1.5 Download TripJudge and check if the path to benchmark.exp.tripjudge.2.grade.csv in src/benchmark_bar.py is correct.

git clone https://github.com/sophiaalthammer/tripjudge

1.6 Start the Docker container running MongoDB.

python start_db.py

1.7 Write the session logs into the MongoDB:

python index_logs.py

1.8 Index the TripClick dataset with Pyterrier/ir_datasets. The index files are written to ./indices/tripclick/

python index_tripclick.py

1.9 Determine the 50 most frequent queries:

python topk_queries.py

1.10 Determine the click model parameters for the given queries and sessions

Train the click models with 1-100 sessions and 10 trials. The files with the click model parameters are named by the scheme <click-model>.<sessions>.<trial>.json, e.g., ./experimental_results/dctr/params/dctr.100.1.json for the DCTR model with 100 sessions for the 1st trial:

python train.py

Please note that we cannot share the click model parameters publicly as the license of TripClick does not allow to share statistical models or any further resources created based on the datasets. However, after obtaining the TripClick dataset, it is possible to recreate them with the commands above.

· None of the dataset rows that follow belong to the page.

$ cat config.mk
export PLATFORM = sky130hd
export DESIGN_NAME = led_status_tx
export DESIGN_NICKNAME = d
export VERILOG_FILES = /design/src/rtl/led_status_tx_pkg.sv /design/src/rtl/led_status_tx_counter.sv /design/src/rtl/led_status_tx.sv
export SDC_FILE = /design/constraint.sdc
export NUM_CORES = 1
export LEC_CHECK = 0
export CAP_MARGIN = 5
export CORE_MARGIN = 1
export CORE_UTILIZATION = 57
export CTS_CLUSTER_SIZE = 28
export DETAILED_ROUTE_END_ITERATION = 8
export GPL_TIMING_DRIVEN = 0
export PLACE_DENSITY = 0.76
export SETUP_SLACK_MARGIN = 0.1
export SLEW_MARGIN = 15
export SYNTH_ARGS = -nofsm -noshare
export SYNTH_HDL_FRONTEND = slang
export SYNTH_SLANG_ARGS = --single-unit
$ cat constraint.sdc
create_clock -name clk -period 6.8 [get_ports clk]
set_input_delay 0.68 -clock clk [delete_from_list [all_inputs] [get_ports clk]]
set_output_delay 0.68 -clock clk [all_outputs]
set_load 0.02 [all_outputs]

2. Rerun the experimental evaluations

2.1 Jaccard similarity between the first 20 documents of the 50 head queries

Determine the Jaccard similarity between the 20 first results for each of the 50 queries for the IRM and LRM systems and writes them to CSV files by the names of ./experimental_results/jacc.irm.csv and ./experimental_results/jacc.irm.csv. Afterwards, plot them in heatmaps:

python jacc_irm.py && python jacc_lrm.py && python jacc_plt.py

2.2 System rankings evaluated by editorial relevance judgments

Evaluate the interpolated retrieval method (IRM) and the lexical retrieval methods (LRM) based on the editorial relevance judgments of TripJudge. Afterwards, make bar plots for P@10, nDCG, and AP:

python benchmark_irm.py && python benchmark_lrm.py && python benchmark_plt.py

2.3 Log-Likelihood

Determine the LogLikelihood for the IRM and LRM systems evaluated by different click models over an increasing number of sessions (from 1 to 100 sessions). The scripts output CSV files with file names depending on the click model and the number of sessions, e.g., ./experimental_results/dctr/ll/dctr.ll.irm.50.csv for the DCTR model with 50 queries.

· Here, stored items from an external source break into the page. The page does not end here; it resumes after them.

$ cat src/rtl/light_conflict_monitor.sv
// Safety monitor between the light sequencer and the lamp drivers; forces flashing amber on any fault.
// Latency: light_in -> lamp_out is 2 clk edges; a violating sample never reaches lamp_out.
// Backpressure: none; one sample is accepted every cycle and fault_clr is a level request.
module light_conflict_monitor #(
  parameter int MAX_GREEN   = 4,
  parameter int WDOG_CYCLES = 268435456,
  parameter int FLASH_HALF  = 25000000
) (
  input  logic        clk,
  input  logic        rst,
  input  logic [29:0] light_in,
  input  logic        fault_clr,
  output logic [29:0] lamp_out,
  output logic        fault,
  output logic [2:0]  fault_code,
  output logic [7:0]  fault_cnt
);

  localparam int          LANES     = 10;
  localparam int          FW        = (FLASH_HALF > 1) ? $clog2(FLASH_HALF) : 1;
  localparam logic [29:0] ALL_RED   = 30'o4444444444;
  localparam logic [29:0] ALL_AMBER = 30'o2222222222;
  localparam logic [29:0] ALL_DARK  = 30'o0000000000;

  typedef enum logic {
    ST_NORMAL = 1'b0,
    ST_FAULT  = 1'b1
  } state_t;

  state_t        r_state;
  state_t        w_state_nxt;

  logic [29:0]   r_in_q;
  logic [29:0]   r_prev_q;
  logic [31:0]   r_wd_cnt;
  logic [FW-1:0] r_flash_cnt;
  logic          r_flash_on;

  logic          w_illegal;
  logic [3:0]    w_green_cnt;
  logic          w_overload;
  logic          w_skip;
  logic          w_same;
  logic          w_wdog;
  logic          w_viol;
  logic [2:0]    w_code;

  logic [29:0]   w_lamp_nxt;
  logic          w_fault_nxt;
  logic [2:0]    w_code_nxt;
  logic [7:0]    w_cnt_nxt;
  logic [31:0]   w_wd_nxt;
  logic [FW-1:0] w_flash_nxt;
  logic          w_flash_on_nxt;

  // Per-lane checks on the registered sample: legal encoding, green count, green->red without amber.
  always_comb begin
    w_illegal   = 1'b0;
    w_green_cnt = 4'd0;
    w_skip      = 1'b0;
    for (int k = 0; k < LANES; k++) begin
      if (!(r_in_q[3*k +: 3] == 3'b100 ||
            r_in_q[3*k +: 3] == 3'b010 ||
            r_in_q[3*k +: 3] == 3'b001)) begin
        w_illegal = 1'b1;
      end
      if (r_in_q[3*k +: 3] == 3'b001) begin
        w_green_cnt = w_green_cnt + 4'd1;
      end
      if (r_prev_q[3*k +: 3] == 3'b001 && r_in_q[3*k +: 3] == 3'b100) begin
        w_skip = 1'b1;
      end
    end
  end

  assign w_overload = ({28'd0, w_green_cnt} > MAX_GREEN);
  assign w_same     = (r_in_q == r_prev_q);
  // This compare is the WDOG_CYCLES-th unchanged one when the count already holds WDOG_CYCLES-1.
  assign w_wdog     = w_same && (r_wd_cnt == 32'(WDOG_CYCLES - 1));
  assign w_viol     = w_illegal || w_overload || w_skip || w_wdog;

  // Lowest-numbered applicable fault wins.
  always_comb begin
    w_code = 3'd0;
    if (w_illegal) begin
      w_code = 3'd1;
    end else if (w_overload) begin
      w_code = 3'd2;
    end else if (w_skip) begin
      w_code = 3'd3;
    end else if (w_wdog) begin
      w_code = 3'd4;
    end
  end

  // Next-state and next-output logic for the NORMAL/FAULT controller.
  always_comb begin
    w_state_nxt    = r_state;
    w_lamp_nxt     = lamp_out;
    w_fault_nxt    = fault;
    w_code_nxt     = fault_code;
    w_cnt_nxt      = fault_cnt;
    w_wd_nxt       = r_wd_cnt;
    w_flash_nxt    = r_flash_cnt;
    w_flash_on_nxt = r_flash_on;
    case (r_state)
      ST_NORMAL: begin
        if (w_viol) begin
          w_state_nxt    = ST_FAULT;
          w_fault_nxt    = 1'b1;
          w_code_nxt     = w_code;
          w_cnt_nxt      = (fault_cnt == 8'hFF) ? fault_cnt : fault_cnt + 8'd1;
          w_lamp_nxt     = ALL_AMBER;
          w_flash_nxt    = '0;
          w_flash_on_nxt = 1'b1;
          w_wd_nxt       = 32'd0;
        end else begin
          w_lamp_nxt = r_in_q;
          w_wd_nxt   = w_same ? r_wd_cnt + 32'd1 : 32'd0;
        end
      end
      ST_FAULT: begin
        w_wd_nxt = 32'd0;
        // Leaving FAULT only needs a well-formed, non-overloaded sample; skip history restarts here.
        if (fault_clr && !w_illegal && !w_overload) begin
          w_state_nxt = ST_NORMAL;
          w_fault_nxt = 1'b0;
          w_code_nxt  = 3'd0;
          w_lamp_nxt  = r_in_q;
        end else if (r_flash_cnt == FW'(FLASH_HALF - 1)) begin
          w_flash_nxt    = '0;
          w_flash_on_nxt = ~r_flash_on;
          w_lamp_nxt     = r_flash_on ? ALL_DARK : ALL_AMBER;
        end else begin
          w_flash_nxt = r_flash_cnt + FW'(1);
        end
      end
      default: begin
        w_state_nxt = ST_FAULT;
        w_fault_nxt = 1'b1;
        w_lamp_nxt  = ALL_AMBER;
      end
    endcase
  end

  // State register.
  always_ff @(posedge clk) begin
    if (rst) begin
      r_state <= ST_NORMAL;
    end else begin
      r_state <= w_state_nxt;
    end
  end

  // Sample pipeline, lamp drive, fault reporting and counters.
  always_ff @(posedge clk) begin
    if (rst) begin
      r_in_q      <= ALL_RED;
      r_prev_q    <= ALL_RED;
      lamp_out    <= ALL_RED;
      fault       <= 1'b0;
      fault_code  <= 3'd0;
      fault_cnt   <= 8'd0;
      r_wd_cnt    <= 32'd0;
      r_flash_cnt <= '0;
      r_flash_on  <= 1'b0;
    end else begin
      r_in_q      <= light_in;
      r_prev_q    <= r_in_q;
      lamp_out    <= w_lamp_nxt;
      fault       <= w_fault_nxt;
      fault_code  <= w_code_nxt;
      fault_cnt   <= w_cnt_nxt;
      r_wd_cnt    <= w_wd_nxt;
      r_flash_cnt <= w_flash_nxt;
      r_flash_on  <= w_flash_on_nxt;
    end
  end

endmodule

$ cat config.mk
export PLATFORM = sky130hd
export DESIGN_NAME = light_conflict_monitor
export DESIGN_NICKNAME = d
export VERILOG_FILES = /design/src/rtl/light_conflict_monitor.sv
export SDC_FILE = /design/constraint.sdc
export NUM_CORES = 1
export LEC_CHECK = 0
export ABC_AREA = 1
export CAP_MARGIN = 15
export CELL_PAD_IN_SITES_DETAIL_PLACEMENT = 1
export CELL_PAD_IN_SITES_GLOBAL_PLACEMENT = 1
export CORE_ASPECT_RATIO = 1.75
export CORE_UTILIZATION = 43
export CTS_CLUSTER_DIAMETER = 50
export DETAILED_ROUTE_END_ITERATION = 7
export GPL_ROUTABILITY_DRIVEN = 0
export PLACE_DENSITY_LB_ADDON = 0.1
export SLEW_MARGIN = 20
export SYNTH_ARGS = -nofsm -noshare
export SYNTH_HDL_FRONTEND = slang
export SYNTH_SLANG_ARGS = --single-unit
$ cat constraint.sdc
create_clock -name clk -period 6.59 [get_ports clk]
set_input_delay 0.9885 -clock clk [delete_from_list [all_inputs] [get_ports clk]]
set_output_delay 0.9885 -clock clk [all_outputs]
set_load 0.02 [all_outputs]
After elaboration in Yosys (flattened, before gate mapping). Cells that the tools add are included. W data, S select, Z words.

Reductions and logical operators: 42. Eq/ne operators: 49. Order comparisons: 1. $mul: 0. Divide/modulo/power cells: 0. Muxes and demuxes: 58. Shift-type cells: 0. $add $sub $neg: 12. Bitwise logic cells: 3.

Operators with widths (number): $mux W30 (3); $mux W25 (3); $mux W32 (2); $pmux W32 S2 (1); $eq A3 B1 Y1 const B (20); $pmux W30 S2 (1); $pmux W25 S2 (1); $add A4 B1 Y4 const B (9); $mux W4 (9); $add A32 B1 Y32 const B (1); $eq A32 B28 Y1 const B (1); $eq A3 B2 Y1 const B (10); $eq A3 B3 Y1 const B (10); $eq A30 B30 Y1 (1); $mux W29 (1); $mux W1 (27); $add A25 B1 Y25 const B (1); $eq A25 B25 Y1 const B (1); $logic_or A1 B1 Y1 (23); $mux W3 (6); $logic_and A1 B1 Y1 (13); $add A8 B1 Y8 const B (1); $eq A8 B8 Y1 const B (1); $pmux W1 S2 (3); 9 further kinds (16).

Bits in read-only memories: 0. Output and inout port bits: 42. Word-level logic and storage cells: 175. Bits of input ports: 33. Bits in registers: 161. Memories: 0. Bits in writable memories: 0. Latch bits: 0.

Logic depth before layout (Yosys ltp).
Word-level depth: 26. Depth in mapped cells: 38. Depth with buffers taken out: 37.

Worst setup path before layout. No wires, ideal clock.

Kind: reg-to-reg. From: reg r_in_q[5]. To: reg r_flash_cnt[11]. Arrival time: 4.906 ns. Path buffers: 1. Clock period less this slack: 5.047 ns. Required time: 6.450 ns. Setup time: 0.140 ns. Cell stages (with the launch flop): 34. Slack: 1.543 ns. Cells stage by stage: dfxtp_1 inv_2 nand3_1 ha_1 nand3_2 nand2_2 inv_1 ha_1 or2_2 nand3_1 nand3_1 and2_1 ha_1 or2_2 nand3_1 nand3_1 nand3_1 nand2_1 ha_1 or2_2 nand2_1 inv_1 ha_1 nand2_1 nand3_1 nand3_2 nand2_4 nor2_8 nand2_8 nand2_8 nand2_4 buf_6 nand2_1 a21oi_2.

Word-level cells in the longest chain between the ends: 24. Elaborated cells between the ends (all ways): 54. Classes of those cells: add/sub: 8; order compare: 1; eq/ne: 6; mux: 27; reduce/logical: 12.

Ends and longest elaborated chain: start: declaration (line 33) `logic [29:0] r_in_q;`; start signal: assignment (line 168) `r_in_q <= light_in;`; $eq A3 B1 Y1 (line 64, 67); $mux W4 (line 67) `if (r_in_q[3*k +: 3] == 3'b001) begin`; $add A4 B1 Y4 (line 68) `w_green_cnt = w_green_cnt + 4'd1;`; $mux W4 (line 67); $add A4 B1 Y4 (line 68); $mux W4 (line 67); $add A4 B1 Y4 (line 68); $mux W4 (line 67); [6 not listed]; $add A4 B1 Y4 (line 68); $mux W4 (line 67); $add A4 B1 Y4 (line 68); $mux W4 (line 67); $gt A4 B3 Y1 (line 76) `assign w_overload = ({28'd0, w_green_cnt} > MAX_GREEN);`; $logic_or A1 B1 Y1 (3 in a row) (line 80) `assign w_viol = w_illegal || w_overload || w_skip || w_wdog;`; $ne A2 B2 Y1 (no source line); $reduce_and A2 Y1 (no source line) *; end signal: assignment (line 175) `r_flash_cnt <= w_flash_nxt;`; end: declaration (line 36) `logic [FW-1:0] r_flash_cnt;`.

Mark *: on every way between the ends. The rest lies on a longest branch, timed or not. A chain may end at the register's enable or synchronous reset.

Final worst setup path.
From: reg r_in_q[3]. To: reg lamp_out[9].

Word-level cells in the longest chain between the ends: 24. Elaborated cells between the ends (all ways): 55. Classes of those cells: add/sub: 8; order compare: 1; eq/ne: 5; mux: 30; reduce/logical: 11.

Ends and longest elaborated chain: $eq A3 B1 Y1 (line 64, 67); $mux W4 (line 67); $add A4 B1 Y4 (line 68); $mux W4 (line 67); $add A4 B1 Y4 (line 68); $mux W4 (line 67); $add A4 B1 Y4 (line 68); $mux W4 (line 67); [6 not listed]; $add A4 B1 Y4 (line 68); $mux W4 (line 67); $add A4 B1 Y4 (line 68); $mux W4 (line 67); $gt A4 B3 Y1 (line 76); $logic_or A1 B1 Y1 (3 in a row) (line 80); $mux W30 (line 108) `if (w_viol) begin`; $pmux W30 S2 (line 106) `case (r_state)`; end signal: assignment (line 170) `lamp_out <= w_lamp_nxt;`; end: declaration (line 13) `output logic [29:0] lamp_out,`.

Parallel ways exist; a longest one is shown, timed or not.

==> flow_metrics.env <==
export IMPL_power_density_nw_per_um2=223
export IMPL_ys_ff_latch=161
export IMPL_vias=8479
export IMPL_drt_wirelength_per_cell_um=17.0
export IMPL_synth_edff_count=0
export IMPL_post_route_min_period_ns=5.95
export IMPL_synth_main_ff_cell="dfxtp_1"
export IMPL_vias_per_cell=5.35
export IMPL_hpwl_um=21000
export IMPL_syn_num_nets=1308
export IMPL_fp_dieH_um=192
export IMPL_cts_sinks=161
export IMPL_worstSetupPathType="reg2reg"
export IMPL_use_met3_pct=3.86
export IMPL_cp_data_required_time_ns=6.95
export IMPL_post_synth_instance_area_um2=8900
export IMPL_ys_async_sr_fraction_pct=0
export IMPL_fin_crit_sh_pct=90.4
export IMPL_critPathSlowestCell="nand2_1"
export IMPL_die_w_um=111
export IMPL_grt_pass1_wl_um=43800
export IMPL_cts_tree="yes"
export IMPL_syn_inst=1264
export IMPL_hold_buffers=0
export IMPL_nNetsFinal=1369
export IMPL_hold_ws_ns=0.460
export IMPL_critPathCaptureType="flop"
export IMPL_ios=75
export IMPL_antenna_found_initial=0
export IMPL_num_fill_cells=2662
export IMPL_power_leakage_uw=0.00405
export IMPL_grt_use_met2_pct=52.5
export IMPL_holdCritPathClass="reg2reg"
export IMPL_crit_family="simple AND/OR/NAND/NOR gates"
export IMPL_cts_clk_slew_worst_paths_ns=0.07
export IMPL_timing_rr_end="lamp_out[9]$_SDFFE_PP0P_"
export IMPL_overflow=0
export IMPL_clock_skew_ns=0.0131
export IMPL_antenna_left=0
export IMPL_drt_iter0_markers=299
export IMPL_syn_avg_cell_area_um2=7.04
export IMPL_r2r_start="r_in_q[3]$_SDFF_PP0_"
export IMPL_crit_start="r_in_q[3]$_SDFF_PP0_"
export IMPL_post_place_ws_ns=0.627
export IMPL_hold_viol=0
export IMPL_fmax_mhz=168
export IMPL_status="completed"
export IMPL_clockBufferDepth=2
export IMPL_dieArea_um2=21300
export IMPL_path_depth=33
export IMPL_port_buffers=74
export IMPL_met1_usage_pct=24.4
export IMPL_clock_latency_ns=0.44
export IMPL_path_buf_inv=3
export IMPL_crit_path_max_incr_delay_ns=0.48
export IMPL_maxSlewViolCount=0
export IMPL_cap_violations=0
export IMPL_crit_end="lamp_out[9]$_SDFFE_PP0P_"
export IMPL_start_util_pct=43.9
export IMPL_ir_drop_mv=0.189
export IMPL_drc_errors=0
export IMPL_setup_ws_ns=0.635
export IMPL_crit_fanout=14
export IMPL_grtUsageTotal_pct=26.2
export IMPL_rsz0062_at_grt="false"
export IMPL_utilization_pct=51.1
export IMPL_htreeDepth=4
export IMPL_synth_top_cell_area_share_pct=36.2
export IMPL_core_um2=20300
export IMPL_antenna_cells=0
export IMPL_cp_arrival_ns=6.32
export IMPL_timing_worst_slew_pin_value_ns=0.889
export IMPL_grt_max_degree=54
export IMPL_cts_root_buf="clkbuf_16"
export IMPL_synth_yosys_seq_area_share_pct=36.2
export IMPL_drive_above_1_share_pct=11.9
export IMPL_grt_pass1_vias=8749
export IMPL_synth_distinct_cells=51
export IMPL_cts_setup_buffers=0
export IMPL_cts_resized=0
export IMPL_routed_wl_um=27000
export IMPL_synth_warnings=0
export IMPL_crit_top_cell="nand2_1"
export IMPL_relSlewSlack_pct=40.3
export IMPL_dp_cells=1554
export IMPL_tns_ns=0
export IMPL_rows=69
export IMPL_numCtsBuffers=17
export IMPL_synth_area_leaders="dfxtp_1 36%, nand2_1 11%, nand3_1 6.6%"
export IMPL_worst_setup_path_start_kind="flop"
export IMPL_setup_violations=0
export IMPL_yosys_area_top_type="dfxtp_1"
export IMPL_reg2reg_slack_ns=0.64
export IMPL_grt_busiest_layer="met2"
export IMPL_rr_worst_depth=33
export IMPL_first_pass_iters=5
export IMPL_finalNonFillerCells=1586
export IMPL_syn2layout_area_growth_pct=16.5
## where the power goes
group          total (µW)  internal, µW  switching (µW)  leakage [µW]
clock network        1020           569             447      0.000282
logic                 257          96.8             160       0.00245
registers            1040          1010            35.5       0.00132
## cell families (layout without fill, tap and decap cells)
family	count (synthesis)	count (layout)	synth area share (%)
simple gates	735	735	41.0
buf+inv	205	279	9.49
flops	161	161	36.2
compound gates	106	106	7.22
xor+xnor	46	46	4.53
fa+ha+maj	11	11	1.55
## cell type report
cell class / instances / area, µm² / area share [%]
multi-input cells: 898 / 4830 / 46.6
flip-flops and latches: 161 / 3220 / 31.1
repair buffers: 80 / 783 / 7.55
inverters: 167 / 627 / 6.04
clock buffers: 17 / 425 / 4.10
well taps: 248 / 310 / 2.99
clock inverters: 15 / 170 / 1.64
## synthesized netlist by cell type (4+ instances only)
cell type,count
nor3b_2,6
a21oi_2,15
nand3_2,27
xor2_1,28
inv_1,149
dfxtp_1,161
nand4_1,34
or2_2,22
o22ai_1,6
inv_2,16
clkbuf_1,21
nor4_1,20
a21oi_1,45
nor2_1,147
o21ai_0,22
nor3_1,42
xnor2_1,18
nand2_4,8
nor3b_1,5
nor2_2,6
nand2_1,272
buf_6,4
nand2_2,9
nand3_1,118
nand3b_1,4
ha_1,11
buf_2,5
## through the flow
step	cell area (µm²)	power [µW]
floorplan	8900	1220
global placement	9780	1320
detailed placement	9780	1320
finish	10400	2310
CTS	10400	2340
global route	10400	2410
## flip-flops by register name, summed over array words and instances (netlist names)
register / count
r_wd_cnt: 32
lamp_out: 30
r_in_q: 30
r_prev_q: 30
r_flash_cnt: 25
fault_cnt: 8
fault_code: 3
fault: 1
r_flash_on: 1
r_state: 1
## cell usage in the layout (no fill, tap or decap), drive strengths merged
cell type | Yosys | routed
or2 | 22 | 22
nor2 | 157 | 157
o211ai | 3 | 3
a2111oi | 3 | 3
nand3 | 146 | 146
buf | 17 | 7
o2111ai | 2 | 2
xnor2 | 18 | 18
nor4 | 21 | 21
and2 | 3 | 3
a21oi | 60 | 60
nand3b | 4 | 4
o21ai | 25 | 25
dfxtp | 161 | 161
nor3b | 11 | 11
nor3 | 43 | 43
clkinv | 2 | 3
clkbuf | 21 | 17
a211oi | 3 | 3
nand2 | 291 | 291
clkdlybuf4s50 | 0 | 73
bufinv | 0 | 2
inv | 165 | 173
nor4b | 1 | 1
clkinvlp | 0 | 4
nand4 | 35 | 35
ha | 11 | 11
or4 | 1 | 1
o221ai | 1 | 1
a41oi | 1 | 1
xor2 | 28 | 28
o22ai | 6 | 6
a31oi | 2 | 2
## worst reg2reg max path: cells and delay by family, from the launching register on
| family | cells | cell delay, ns |
|---|---|---|
| simple gates | 24 | 3.44 |
| fa+ha+maj | 5 | 1.47 |
| flops | 1 | 0.45 |
| buf+inv | 3 | 0.39 |
| compound gates | 1 | 0.12 |
## per-layer routing
metal / up-vias / wire length [µm] / share of wire [%]
met4: 0 / 1560 / 5.8
met3: 74 / 471 / 1.7
met5: - / 0 / 0
li1: 4222 / - / -
met2: 125 / 15100 / 56
met1: 4058 / 9820 / 36
## how the worst min path moves through the flow
stage                                       from                        end  slack, ns  cells past startpoint
after floorplan           r_wd_cnt[0]$_SDFF_PP0_     r_wd_cnt[0]$_SDFF_PP0_       0.43                      1
after global placement    r_wd_cnt[0]$_SDFF_PP0_     r_wd_cnt[0]$_SDFF_PP0_       0.44                      1
after detailed placement  r_wd_cnt[0]$_SDFF_PP0_     r_wd_cnt[0]$_SDFF_PP0_       0.45                      1
after CTS                 r_wd_cnt[0]$_SDFF_PP0_     r_wd_cnt[0]$_SDFF_PP0_       0.47                      1
after global routing       r_in_q[24]$_SDFF_PP0_  lamp_out[24]$_SDFFE_PP0P_       0.50                      2
final                     r_wd_cnt[0]$_SDFF_PP0_     r_wd_cnt[0]$_SDFF_PP0_       0.46                      1
Note: power is estimated with default switching activity, not from simulation.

python ll_irm.py && python ll_lrm.py

Plot the Log-Likelihood over 100 sessions for all click models and the IRM and LRM systems:

python ll_plt.py

Plot the Kendall's tau heatmaps based on the Log-Likelihood over different numbers of queries and sessions.

python ll_ktau.py

Interleaving experiments

Determine the outcomes of interleaving experiments for the IRM and LRM systems.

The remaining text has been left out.